Another senator, Josh Hawley, R-Mo., said he has “a big concern” about the bill slashing Medicaid — and took his concerns directly to Trump in a phone call Thursday evening before the vote.
“I said there’s this language in the bill. And he said, ‘I want to be crystal clear about this: the House will not cut Medicaid benefits under any circumstance, the Senate will not cut Medicaid benefits under any circumstance, and I will not sign a cut to Medicaid benefits.’ So that’s good, and I hope our leadership will take that cue,” Hawley told reporters before the vote.
Twenty-one percent “of my state receives Medicaid — CHIP or Medicaid. So, I’ve made clear I’m not going to vote for Medicaid cuts. And I thought the president’s assurance to me tonight was completely unequivocal,” Hawley added, saying that assurance made him comfortable voting to begin the process.

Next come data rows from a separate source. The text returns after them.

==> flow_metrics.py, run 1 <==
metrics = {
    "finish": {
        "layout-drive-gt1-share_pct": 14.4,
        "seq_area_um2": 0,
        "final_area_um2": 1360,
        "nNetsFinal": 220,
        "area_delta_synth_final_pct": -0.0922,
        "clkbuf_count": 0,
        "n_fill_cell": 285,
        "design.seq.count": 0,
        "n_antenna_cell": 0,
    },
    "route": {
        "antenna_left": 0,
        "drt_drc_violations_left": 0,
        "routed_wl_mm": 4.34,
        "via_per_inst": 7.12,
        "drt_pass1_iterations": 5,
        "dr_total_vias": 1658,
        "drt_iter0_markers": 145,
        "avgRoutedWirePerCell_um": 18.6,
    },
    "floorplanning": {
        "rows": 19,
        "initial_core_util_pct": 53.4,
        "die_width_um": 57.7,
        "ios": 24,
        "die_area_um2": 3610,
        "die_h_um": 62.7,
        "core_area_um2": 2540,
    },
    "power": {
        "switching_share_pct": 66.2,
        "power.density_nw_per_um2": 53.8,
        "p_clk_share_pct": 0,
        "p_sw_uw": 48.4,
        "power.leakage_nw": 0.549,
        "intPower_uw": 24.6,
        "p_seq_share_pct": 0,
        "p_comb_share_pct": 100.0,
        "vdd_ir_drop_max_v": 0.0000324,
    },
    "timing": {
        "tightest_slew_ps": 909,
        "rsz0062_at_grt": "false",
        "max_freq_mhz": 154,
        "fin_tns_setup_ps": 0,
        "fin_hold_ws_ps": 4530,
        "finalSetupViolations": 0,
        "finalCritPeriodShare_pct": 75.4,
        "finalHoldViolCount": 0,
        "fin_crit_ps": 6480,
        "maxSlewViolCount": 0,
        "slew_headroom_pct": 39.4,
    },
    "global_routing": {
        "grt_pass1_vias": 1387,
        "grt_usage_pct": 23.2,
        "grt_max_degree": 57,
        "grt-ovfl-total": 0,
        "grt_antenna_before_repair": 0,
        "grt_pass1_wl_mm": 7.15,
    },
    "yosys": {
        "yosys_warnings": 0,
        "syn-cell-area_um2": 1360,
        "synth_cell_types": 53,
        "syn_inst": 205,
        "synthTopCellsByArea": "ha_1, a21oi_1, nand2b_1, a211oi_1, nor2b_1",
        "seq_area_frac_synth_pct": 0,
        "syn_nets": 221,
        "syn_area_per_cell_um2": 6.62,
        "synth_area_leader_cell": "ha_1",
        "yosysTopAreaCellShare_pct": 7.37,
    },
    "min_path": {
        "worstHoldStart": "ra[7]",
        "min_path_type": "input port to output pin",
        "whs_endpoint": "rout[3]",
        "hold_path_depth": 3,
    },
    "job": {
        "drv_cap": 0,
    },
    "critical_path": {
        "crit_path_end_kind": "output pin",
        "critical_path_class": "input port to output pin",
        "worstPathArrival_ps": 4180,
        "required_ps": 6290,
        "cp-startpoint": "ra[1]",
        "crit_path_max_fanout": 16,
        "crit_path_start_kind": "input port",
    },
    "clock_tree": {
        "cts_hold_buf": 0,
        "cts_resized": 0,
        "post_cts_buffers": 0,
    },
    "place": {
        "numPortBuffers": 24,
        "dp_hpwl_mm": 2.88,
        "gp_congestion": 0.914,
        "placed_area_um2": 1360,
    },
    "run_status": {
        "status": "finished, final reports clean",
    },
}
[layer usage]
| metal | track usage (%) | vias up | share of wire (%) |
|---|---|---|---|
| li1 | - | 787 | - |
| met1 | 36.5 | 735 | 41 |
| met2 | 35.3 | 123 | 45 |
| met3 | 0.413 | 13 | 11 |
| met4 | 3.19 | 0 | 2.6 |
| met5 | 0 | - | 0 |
### config.mk
export PLATFORM = sky130hd
export DESIGN_NAME = manch_link_top
export DESIGN_NICKNAME = d
export VERILOG_FILES = /design/src/logic/line_pkg.sv /design/src/logic/frame_pkg.sv /design/src/logic/tx_frame_buffer.sv /design/src/logic/manch_tx.sv /design/src/logic/manch_rx.sv /design/src/logic/manch_link_top.sv
export SDC_FILE = /design/constraint.sdc
export NUM_CORES = 1
export LEC_CHECK = 0
export BUFFER_PORTS_ARGS = -buffer_cell sky130_fd_sc_hd__buf_2
export CORE_MARGIN = 1.5
export CORE_UTILIZATION = 25
export DETAILED_ROUTE_END_ITERATION = 10
export PLACE_DENSITY = 0.41
export SYNTH_ARGS = -nofsm -noshare
export SYNTH_HDL_FRONTEND = slang
export SYNTH_SLANG_ARGS = --single-unit
### constraint.sdc
create_clock -name i_clk_100m -period 3.65 [get_ports i_clk_100m]
set_input_delay 1.095 -clock i_clk_100m [delete_from_list [all_inputs] [get_ports i_clk_100m]]
set_output_delay 1.095 -clock i_clk_100m [all_outputs]
set_load 0.005 [all_outputs]
### src/logic/line_pkg.sv
// Line coding constants and transmitter states, referenced by scoped name from tx and rx logic
package line_pkg;

	// ------------------------------
	// Preamble shape
	// ------------------------------

	// Whole preamble length in clock cycles
	localparam int PREAMBLE_CYCLES = 100;

	// Level held between toggles, first level is high
	localparam int PREAMBLE_HALF = 10;

	// ------------------------------
	// Transmitter FSM
	// ------------------------------

	// Idle       line low, waiting for a start pulse
	// Preamble   alternating levels
	// Start      low for one bit time, then high for one bit time
	// Data       eight Manchester cells, MSB first
	// Stop       high half, low half
	// Done       one cycle of cleanup before idle
	typedef enum logic [3:0] {
		TX_IDLE,
		TX_PREAMBLE,
		TX_START,
		TX_DATA,
		TX_STOP,
		TX_DONE
	} tx_state_e;

endpackage

### src/logic/frame_pkg.sv
// Frame payload types shared by the transmit buffer, the receiver and the link top level
package frame_pkg;

	// ------------------------------
	// Payload widths
	// ------------------------------

	// One byte on the line
	typedef logic [7:0] byte_t;

	// Bytes in a frame, also a buffer index
	typedef logic [7:0] count_t;

	// ------------------------------
	// Receive handshake payload
	// ------------------------------

	// Offered byte plus lost-byte marker
	// Overrun set when at least one byte was dropped
	// since the previous offer
	typedef struct packed {
		logic  overrun;
		byte_t data;
	} rx_byte_t;

endpackage

### src/logic/tx_frame_buffer.sv
// Transmit frame buffer, collects host bytes by handshake and feeds them to the Manchester transmitter
`timescale 1ns/1ps

module tx_frame_buffer #(
	parameter int BUF_DEPTH = 16
) (
	input  logic              i_clk_100m,
	input  logic              i_rst_n,
	input  logic              i_wr_req,
	input  frame_pkg::byte_t  i_wr_byte,
	output logic              o_wr_ack,
	input  logic              i_send_req,
	output logic              o_send_ack,
	output logic              o_tx_start,
	output frame_pkg::count_t o_tx_count,
	output frame_pkg::byte_t  o_tx_byte,
	input  logic              i_tx_byte_done,
	input  logic              i_tx_frame_done
);

	localparam int IDX_W = $clog2(BUF_DEPTH);
	localparam frame_pkg::count_t DEPTH_CNT = frame_pkg::count_t'(BUF_DEPTH);

	typedef enum logic [1:0] {
		BUF_IDLE,
		BUF_WR_ACK,
		BUF_SEND,
		BUF_SEND_ACK
	} buf_state_e;

	buf_state_e        state;
	frame_pkg::byte_t  mem [BUF_DEPTH];
	frame_pkg::count_t wr_idx;
	frame_pkg::count_t rd_idx;
	logic              buf_full;
	logic              wr_take;

	assign buf_full = (wr_idx == DEPTH_CNT);
	// Writes only between frames, never when full
	assign wr_take = (state == BUF_IDLE) && i_wr_req && !buf_full;

	// Frame length is the fill level, frozen while sending
	assign o_tx_count = wr_idx;
	assign o_tx_byte = mem[rd_idx[IDX_W-1:0]];

	// Byte storage
	always_ff @(posedge i_clk_100m) begin
		if (wr_take)
			mem[wr_idx[IDX_W-1:0]] <= i_wr_byte;
	end

	// ------------------------------
	// Handshake FSM
	// ------------------------------
	always_ff @(posedge i_clk_100m or negedge i_rst_n) begin
		if (!i_rst_n) begin
			state      <= BUF_IDLE;
			wr_idx     <= '0;
			rd_idx     <= '0;
			o_wr_ack   <= 1'b0;
			o_send_ack <= 1'b0;
			o_tx_start <= 1'b0;
		end else begin
			o_tx_start <= 1'b0;
			case (state)
				BUF_IDLE: begin
					if (wr_take) begin
						wr_idx   <= wr_idx + 8'd1;
						o_wr_ack <= 1'b1;
						state    <= BUF_WR_ACK;
					end else if (i_send_req && (wr_idx != '0)) begin
						// Request level seen here is always a fresh one
						rd_idx     <= '0;
						o_tx_start <= 1'b1;
						state      <= BUF_SEND;
					end
				end
				BUF_WR_ACK: begin
					if (!i_wr_req) begin
						o_wr_ack <= 1'b0;
						state    <= BUF_IDLE;
					end
				end
				BUF_SEND: begin
					// Next entry once the current stop cell ends
					if (i_tx_byte_done)
						rd_idx <= rd_idx + 8'd1;
					if (i_tx_frame_done) begin
						o_send_ack <= 1'b1;
						state      <= BUF_SEND_ACK;
					end
				end
				BUF_SEND_ACK: begin
					// Frame consumed, buffer empties
					if (!i_send_req) begin
						o_send_ack <= 1'b0;
						wr_idx     <= '0;
						rd_idx     <= '0;
						state      <= BUF_IDLE;
					end
				end
				default: state <= BUF_IDLE;
			endcase
		end
	end

endmodule

### src/logic/manch_tx.sv
// Manchester transmitter, drives preamble, start, data and stop cells for each buffered byte
`timescale 1ns/1ps

module manch_tx #(
	parameter int BIT_CYCLES = 10
) (
	input  logic              i_clk_100m,
	input  logic              i_rst_n,
	input  logic              i_tx_start,
	input  frame_pkg::count_t i_tx_count,
	input  frame_pkg::byte_t  i_tx_byte,
	output logic              o_tx_byte_done,
	output logic              o_tx_frame_done,
	output logic              o_tx_line
);

	// Cycle counter limits
	localparam logic [15:0] HALF_LAST = 16'(line_pkg::PREAMBLE_HALF - 1);
	localparam logic [3:0] HALVES_LAST =
		4'(line_pkg::PREAMBLE_CYCLES / line_pkg::PREAMBLE_HALF - 1);
	localparam logic [15:0] START_LAST = 16'(2 * BIT_CYCLES - 1);
	localparam logic [15:0] START_MID = 16'(BIT_CYCLES);
	localparam logic [15:0] CELL_LAST = 16'(BIT_CYCLES - 1);
	localparam logic [15:0] CELL_MID = 16'(BIT_CYCLES / 2);

	line_pkg::tx_state_e state;
	line_pkg::tx_state_e state_d;
	logic [15:0]         cyc_cnt;
	logic [15:0]         cyc_cnt_d;
	// Preamble half index, or data bit index
	logic [3:0]          bit_cnt;
	logic [3:0]          bit_cnt_d;
	frame_pkg::count_t   byte_cnt;
	frame_pkg::count_t   byte_cnt_d;
	logic                line_d;
	logic                cell_end;
	logic                last_byte;

	assign cell_end = (state == line_pkg::TX_STOP) && (cyc_cnt == CELL_LAST);
	assign last_byte = (byte_cnt == (i_tx_count - 8'd1));

	// Pulses in the last stop cycle
	assign o_tx_byte_done = cell_end;
	assign o_tx_frame_done = cell_end && last_byte;

	// ------------------------------
	// Next state and counters
	// ------------------------------
	always_comb begin
		state_d    = state;
		cyc_cnt_d  = cyc_cnt + 16'd1;
		bit_cnt_d  = bit_cnt;
		byte_cnt_d = byte_cnt;
		case (state)
			line_pkg::TX_IDLE: begin
				cyc_cnt_d  = '0;
				bit_cnt_d  = '0;
				byte_cnt_d = '0;
				if (i_tx_start)
					state_d = line_pkg::TX_PREAMBLE;
			end
			line_pkg::TX_PREAMBLE: begin
				if (cyc_cnt == HALF_LAST) begin
					cyc_cnt_d = '0;
					bit_cnt_d = bit_cnt + 4'd1;
					if (bit_cnt == HALVES_LAST) begin
						bit_cnt_d = '0;
						state_d   = line_pkg::TX_START;
					end
				end
			end
			line_pkg::TX_START: begin
				if (cyc_cnt == START_LAST) begin
					cyc_cnt_d = '0;
					state_d   = line_pkg::TX_DATA;
				end
			end
			line_pkg::TX_DATA: begin
				if (cyc_cnt == CELL_LAST) begin
					cyc_cnt_d = '0;
					bit_cnt_d = bit_cnt + 4'd1;
					if (bit_cnt == 4'd7) begin
						bit_cnt_d = '0;
						state_d   = line_pkg::TX_STOP;
					end
				end
			end
			line_pkg::TX_STOP: begin
				if (cell_end) begin
					cyc_cnt_d  = '0;
					byte_cnt_d = byte_cnt + 8'd1;
					// Loop back to a start cell until the count is reached
					state_d = last_byte ? line_pkg::TX_DONE : line_pkg::TX_START;
				end
			end
			line_pkg::TX_DONE: state_d = line_pkg::TX_IDLE;
			default: state_d = line_pkg::TX_IDLE;
		endcase
	end

	// Line level for the coming cycle
	always_comb begin
		case (state_d)
			line_pkg::TX_PREAMBLE: line_d = ~bit_cnt_d[0];
			line_pkg::TX_START:    line_d = (cyc_cnt_d >= START_MID);
			// Bit first, inverse after midpoint
			line_pkg::TX_DATA:
				line_d = i_tx_byte[3'd7 - bit_cnt_d[2:0]] ^ (cyc_cnt_d >= CELL_MID);
			line_pkg::TX_STOP:     line_d = (cyc_cnt_d < CELL_MID);
			default:               line_d = 1'b0;
		endcase
	end

	// ------------------------------
	// State and line registers
	// ------------------------------
	always_ff @(posedge i_clk_100m or negedge i_rst_n) begin
		if (!i_rst_n) begin
			state     <= line_pkg::TX_IDLE;
			cyc_cnt   <= '0;
			bit_cnt   <= '0;
			byte_cnt  <= '0;
			o_tx_line <= 1'b0;
		end else begin
			state     <= state_d;
			cyc_cnt   <= cyc_cnt_d;
			bit_cnt   <= bit_cnt_d;
			byte_cnt  <= byte_cnt_d;
			o_tx_line <= line_d;
		end
	end

endmodule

That’s easier said than done. The House-approved budget, which Trump endorsed, makes it mathematically impossible for Republicans to achieve their targets without cutting Medicare or Medicaid. Lawmakers say they want to cut waste and fraud, along with imposing a potential work requirement for Medicaid. Beyond that, they haven’t identified ways to reduce spending.
Overall, GOP leaders say they want to find trillions of dollars in spending cuts to balance out the other side of the ledger after their tax breaks, as well as spending hikes on immigration enforcement and the military.
Buy they continue to lack consensus on what to cut.
Other Republicans remain optimistic that they’ll work it out.
Sen. Mike Rounds, R-S.D., who did not attend the meeting Thursday evening, said the leadership was “not twisting arms,” but “some folks wanted to make sure that they understood how the process worked. They sat down with a number of folks who were very familiar with it, and went through it. It took a little bit longer to get it done.”